Iniciativa legisla sobre o sepultamento de pets em espaços específicos dentro de cemitérios municipais.

Câmara de Maringá aprova projeto que permite sepultamento de animais em cemitérios públicos.
Projeto de sepultamento de animais é aprovado em Maringá
A Comissão de Constituição e Justiça (CCJ) da Câmara de Maringá aprovou, nesta terça-feira (2), um projeto de lei que permite o sepultamento de animais domésticos em cemitérios públicos do município. A proposta, liderada pelo vereador Flávio Mantovani (PSD), visa criar um espaço adequado para a despedida dos pets, que são considerados parte da família por muitos tutores.
Detalhes do projeto
O projeto autoriza o sepultamento de animais domésticos em sepulturas, gavetas ou espaços específicos dentro dos cemitérios. A iniciativa recebeu parecer favorável da Procuradoria Jurídica da Câmara e da Secretaria Municipal de Saúde. A proposta passou por alterações sugeridas pelos órgãos, que foram acatadas pelo autor, o que demonstra um alinhamento entre as instituições envolvidas.
A definição de animais domésticos, segundo o projeto, abrange todos os seres irracionais domesticados por razões de companhia e estimação. Além disso, o sepultamento deve ser prioritariamente destinado aos pets da família titular do jazigo.

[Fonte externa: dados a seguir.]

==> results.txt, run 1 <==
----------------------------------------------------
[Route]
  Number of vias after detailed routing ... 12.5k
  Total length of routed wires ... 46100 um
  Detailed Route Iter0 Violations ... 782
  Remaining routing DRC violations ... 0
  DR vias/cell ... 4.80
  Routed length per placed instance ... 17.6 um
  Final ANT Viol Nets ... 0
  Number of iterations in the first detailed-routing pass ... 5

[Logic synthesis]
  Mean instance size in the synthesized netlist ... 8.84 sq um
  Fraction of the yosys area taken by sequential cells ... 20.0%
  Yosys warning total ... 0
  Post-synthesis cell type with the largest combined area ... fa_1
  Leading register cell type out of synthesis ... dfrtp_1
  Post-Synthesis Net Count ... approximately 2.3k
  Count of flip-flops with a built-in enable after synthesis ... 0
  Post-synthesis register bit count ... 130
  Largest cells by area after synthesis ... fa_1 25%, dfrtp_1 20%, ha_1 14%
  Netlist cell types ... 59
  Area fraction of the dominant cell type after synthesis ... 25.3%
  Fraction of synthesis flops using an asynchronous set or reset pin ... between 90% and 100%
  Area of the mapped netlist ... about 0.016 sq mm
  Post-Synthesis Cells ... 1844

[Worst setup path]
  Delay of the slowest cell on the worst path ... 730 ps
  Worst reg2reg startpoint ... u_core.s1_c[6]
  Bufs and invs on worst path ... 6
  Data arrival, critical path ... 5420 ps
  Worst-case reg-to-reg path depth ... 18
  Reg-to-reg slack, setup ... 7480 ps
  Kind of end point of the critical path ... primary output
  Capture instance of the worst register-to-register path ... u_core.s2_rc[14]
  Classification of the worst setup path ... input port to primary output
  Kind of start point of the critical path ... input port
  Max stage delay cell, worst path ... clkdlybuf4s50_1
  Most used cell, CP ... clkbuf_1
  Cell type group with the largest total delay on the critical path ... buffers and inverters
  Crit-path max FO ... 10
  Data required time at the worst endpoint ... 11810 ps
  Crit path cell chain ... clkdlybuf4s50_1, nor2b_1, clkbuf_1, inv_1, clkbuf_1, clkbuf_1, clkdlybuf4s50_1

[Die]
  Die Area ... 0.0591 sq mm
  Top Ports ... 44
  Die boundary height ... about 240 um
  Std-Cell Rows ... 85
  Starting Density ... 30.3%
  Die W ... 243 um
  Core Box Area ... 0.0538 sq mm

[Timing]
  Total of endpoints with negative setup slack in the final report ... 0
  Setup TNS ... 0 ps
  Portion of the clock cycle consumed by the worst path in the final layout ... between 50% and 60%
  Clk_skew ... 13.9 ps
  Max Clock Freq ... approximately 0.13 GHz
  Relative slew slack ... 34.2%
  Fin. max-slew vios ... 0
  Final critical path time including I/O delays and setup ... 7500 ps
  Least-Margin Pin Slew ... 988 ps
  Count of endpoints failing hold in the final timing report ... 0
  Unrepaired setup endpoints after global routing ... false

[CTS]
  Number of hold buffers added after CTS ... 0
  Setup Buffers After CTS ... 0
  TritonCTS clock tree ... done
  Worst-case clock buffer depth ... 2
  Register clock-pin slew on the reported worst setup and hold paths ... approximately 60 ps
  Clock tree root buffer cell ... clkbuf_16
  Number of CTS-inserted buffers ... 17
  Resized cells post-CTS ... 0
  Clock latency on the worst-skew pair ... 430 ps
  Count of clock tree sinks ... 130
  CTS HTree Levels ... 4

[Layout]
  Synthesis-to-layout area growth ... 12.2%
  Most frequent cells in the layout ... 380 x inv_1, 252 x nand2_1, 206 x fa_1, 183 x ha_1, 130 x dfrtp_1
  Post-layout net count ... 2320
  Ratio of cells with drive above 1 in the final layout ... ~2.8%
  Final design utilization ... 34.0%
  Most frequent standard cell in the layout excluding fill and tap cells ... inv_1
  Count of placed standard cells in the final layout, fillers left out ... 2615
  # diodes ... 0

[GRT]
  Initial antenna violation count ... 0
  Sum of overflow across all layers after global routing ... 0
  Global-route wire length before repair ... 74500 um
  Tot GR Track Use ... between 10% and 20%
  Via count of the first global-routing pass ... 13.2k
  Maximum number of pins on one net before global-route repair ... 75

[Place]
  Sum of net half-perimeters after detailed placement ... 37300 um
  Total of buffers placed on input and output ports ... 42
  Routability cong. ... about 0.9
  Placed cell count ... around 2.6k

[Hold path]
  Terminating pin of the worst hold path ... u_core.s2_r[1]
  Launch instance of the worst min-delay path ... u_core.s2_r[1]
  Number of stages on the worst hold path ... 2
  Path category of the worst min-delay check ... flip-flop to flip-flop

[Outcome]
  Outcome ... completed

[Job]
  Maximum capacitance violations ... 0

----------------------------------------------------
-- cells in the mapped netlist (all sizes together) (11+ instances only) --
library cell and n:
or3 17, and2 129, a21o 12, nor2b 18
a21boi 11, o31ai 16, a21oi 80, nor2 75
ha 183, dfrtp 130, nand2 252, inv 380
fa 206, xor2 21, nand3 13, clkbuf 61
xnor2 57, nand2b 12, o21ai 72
## config.mk

```make
export PLATFORM = sky130hd
export DESIGN_NAME = quad_velocity
export DESIGN_NICKNAME = d
export VERILOG_FILES = /design/src/rtl/quad_velocity.sv
export SDC_FILE = /design/constraint.sdc
export NUM_CORES = 1
export LEC_CHECK = 0
export CORE_MARGIN = 2
export CORE_UTILIZATION = 35
export DETAILED_ROUTE_END_ITERATION = 10
export GPL_TIMING_DRIVEN = 0
export PLACE_DENSITY_LB_ADDON = 0.08
export SLEW_MARGIN = 30
export SYNTH_ARGS = -nofsm -noshare
export SYNTH_HDL_FRONTEND = slang
export SYNTH_SLANG_ARGS = --single-unit
```

## constraint.sdc

```tcl
create_clock -name clk -period 5.9 [get_ports clk]
set_input_delay 1.77 -clock clk [delete_from_list [all_inputs] [get_ports clk]]
set_output_delay 1.77 -clock clk [all_outputs]
set_load 0.1 [all_outputs]
```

Guia de Autorização para Sepultamento
Uma das inovações trazidas pelo projeto é a criação da Guia de Autorização para Sepultamento de Animal Doméstico (GASA). Esse documento será emitido pela Secretaria Municipal de Proteção e Bem-Estar Animal, em conjunto com a administração dos cemitérios. A GASA será crucial para formalizar e regulamentar o procedimento de sepultamento, garantindo que todas as normas sejam seguidas.
Regras para sepultamento
O projeto estabelece que o sepultamento deve ocorrer apenas em sepulturas permanentes ou com prazo de concessão vigente. O uso de espaços temporários ou destinados exclusivamente a humanos está proibido, o que visa manter a organização e a sanidade dos locais. Além disso, todas as despesas relacionadas ao sepultamento, como emissão da GASA e transporte, ficarão sob responsabilidade do tutor do animal.
Aspectos legais e recomendações
O parecer da Procuradoria Jurídica reafirma que a proposta está dentro dos limites legais, em conformidade com a Constituição e a Lei Orgânica do Município. O texto também aborda a importância do manejo adequado de resíduos biológicos, além de reforçar o vínculo afetivo entre os cidadãos e seus animais de estimação. O Gabinete do Prefeito sugeriu que o projeto fosse analisado pela Vigilância Sanitária, o que reforça a preocupação com a saúde pública.
Com a aprovação na CCJ, o projeto ainda precisa passar pelo Plenário da Câmara e ser sancionado pelo prefeito para entrar em vigor. Caso aprovado, Maringá se tornará um exemplo de como as cidades podem se adaptar às necessidades emocionais e práticas de seus cidadãos, reconhecendo a importância dos animais de estimação na vida das pessoas.